Pelorat, który dotąd siedział dyskretnie na krześle w innym końcu pokoju (plecami — jak zauważył Trevize — do swej holograficznej podobizny), powiedział łagodnie:

— To prawda, Golan. Bliss jest moją częścią Gai.

Bliss nagle się uśmiechnęła:

— To nawet dość podniecające być ocenianym w ten sposób, choć, oczywiście, jest mi zupełnie obcy taki styl myślenia.

— No dobrze, zastanówmy się. — Trevize założył ręce na kark i przechylił się z krzesłem do tyłu. Cienkie nóżki krzesła zaskrzypiały ostrzegawczo, więc doszedłszy do wniosku, że mebel nie wytrzyma takiej zabawy, szybko opuścił je z powrotem na cztery nogi. — Czy jeśli opuścisz Gaję, nadal będziesz jej częścią?

— Niekoniecznie. Mogę się od niej oddzielić, na przykład gdyby wyglądało na to, że grozi mi niebezpieczeństwo, którego skutki mogłyby dotknąć Gaję albo gdyby była po temu inna ważna przyczyna. Stałoby się tak jednak tylko w wyjątkowej sytuacji. Normalnie będę nadal częścią Gai.

— Nawet jeśli zrobimy skok przez nadprzestrzeń?

— Nawet wtedy, chociaż to trochę skomplikuje sprawy.

— Nie mogę powiedzieć, żebym się z tego cieszył.

— Dlaczego?

Trevize zmarszczył nos, jakby poczuł przykry zapach.

— To znaczy, że jeśli zrobię czy powiem na swoim statku cokolwiek, co zobaczysz czy usłyszysz, to będzie to widziane czy słyszane przez wszystkich na Gai.

— Jestem Gają, a więc Gaja usłyszy, zobaczy i poczuje wszystko, co ja usłyszę, zobaczę i poczuję. — No właśnie. Nawet ta ściana zobaczy to, usłyszy i poczuje.

Bliss spojrzała na ścianę i wzruszyła ramionami.

— Tak, ta ściana też. Jej świadomość jest bardzo niewielka, a więc czuje ona i rozumie bardzo niewiele, ale przypuszczam, że jej reakcją na to, o czym teraz mówimy, są na przykład jakieś zmiany na poziomie wewnątrzatomowym, które umożliwiają jej zespolenie się z Gają w bardziej celowym działaniu dla wspólnego dobra.

— A jeśli zależy mi na intymności? Może nie życzę sobie, żeby ta ściana wiedziała, co robię czy mówię?

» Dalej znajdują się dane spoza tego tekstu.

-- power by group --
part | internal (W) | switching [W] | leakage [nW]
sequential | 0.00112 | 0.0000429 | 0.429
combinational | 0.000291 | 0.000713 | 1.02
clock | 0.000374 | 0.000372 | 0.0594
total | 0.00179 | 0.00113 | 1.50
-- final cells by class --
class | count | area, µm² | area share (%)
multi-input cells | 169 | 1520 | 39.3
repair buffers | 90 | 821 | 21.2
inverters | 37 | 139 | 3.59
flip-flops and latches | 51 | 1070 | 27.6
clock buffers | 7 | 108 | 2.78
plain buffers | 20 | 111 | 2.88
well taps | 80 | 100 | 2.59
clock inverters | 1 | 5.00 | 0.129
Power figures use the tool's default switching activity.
==> src/rtl/eyeriss_pkg.sv <==
// Shared types and constants for the Eyeriss PE feeder path.
package eyeriss_pkg;

    localparam int unsigned DATA_W_C      = 16;
    localparam int unsigned IFMAP_DEPTH_C = 12;
    localparam int unsigned FILT_DEPTH_C  = 224;
    localparam int unsigned CNT_W_C       = 12;

    // Nominal configuration ranges of filter_width / oc / ic
    localparam int unsigned FW_MAX_C = 12;
    localparam int unsigned OC_MAX_C = 24;
    localparam int unsigned IC_MAX_C = 4;

    typedef enum logic [2:0] {
        ST_IDLE  = 3'd0,
        ST_RD_IF = 3'd1,
        ST_GAP1  = 3'd2,
        ST_RD_FL = 3'd3,
        ST_GAP2  = 3'd4,
        ST_RUN   = 3'd5,
        ST_FIN   = 3'd6
    } feeder_state_e;

endpackage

Bliss miała wyraźnie zirytowaną minę. Wtedy nagle wtrącił się Pelorat:

— Słuchaj, Golam nie chcę się mieszać, bo nie wiem zbyt wiele o Gai, ale jestem już trochę czasu z Bliss i wydaje mi się, że zorientowałem się co nieco w tym wszystkim… Jeśli znajdziesz się w tłumie na Terminusie, to widzisz i słyszysz wiele rzeczy. To i owo możesz zapamiętać. Może nawet, pod wpływem odpowiedniej stymulacji mózgu, potrafiłbyś odtworzyć swoje spostrzeżenia, ale przeważnie nie obchodzi cię to, co się wokół ciebie dzieje. Nie zwracasz na to uwagi. Nawet jeśli w danej chwili zainteresuje cię jakaś emocjonująca scena z udziałem obcych ci ludzi, to — jeśli nie dotyczy to bezpośrednio ciebie — zaraz o niej zapominasz. — Tak samo jest na pewno na Gai. Nawet jeśli cała Gaja zna dokładnie twoje sprawy, to nie znaczy, że zwraca na to uwagę, że ją to obchodzi… Mam rację, Bliss?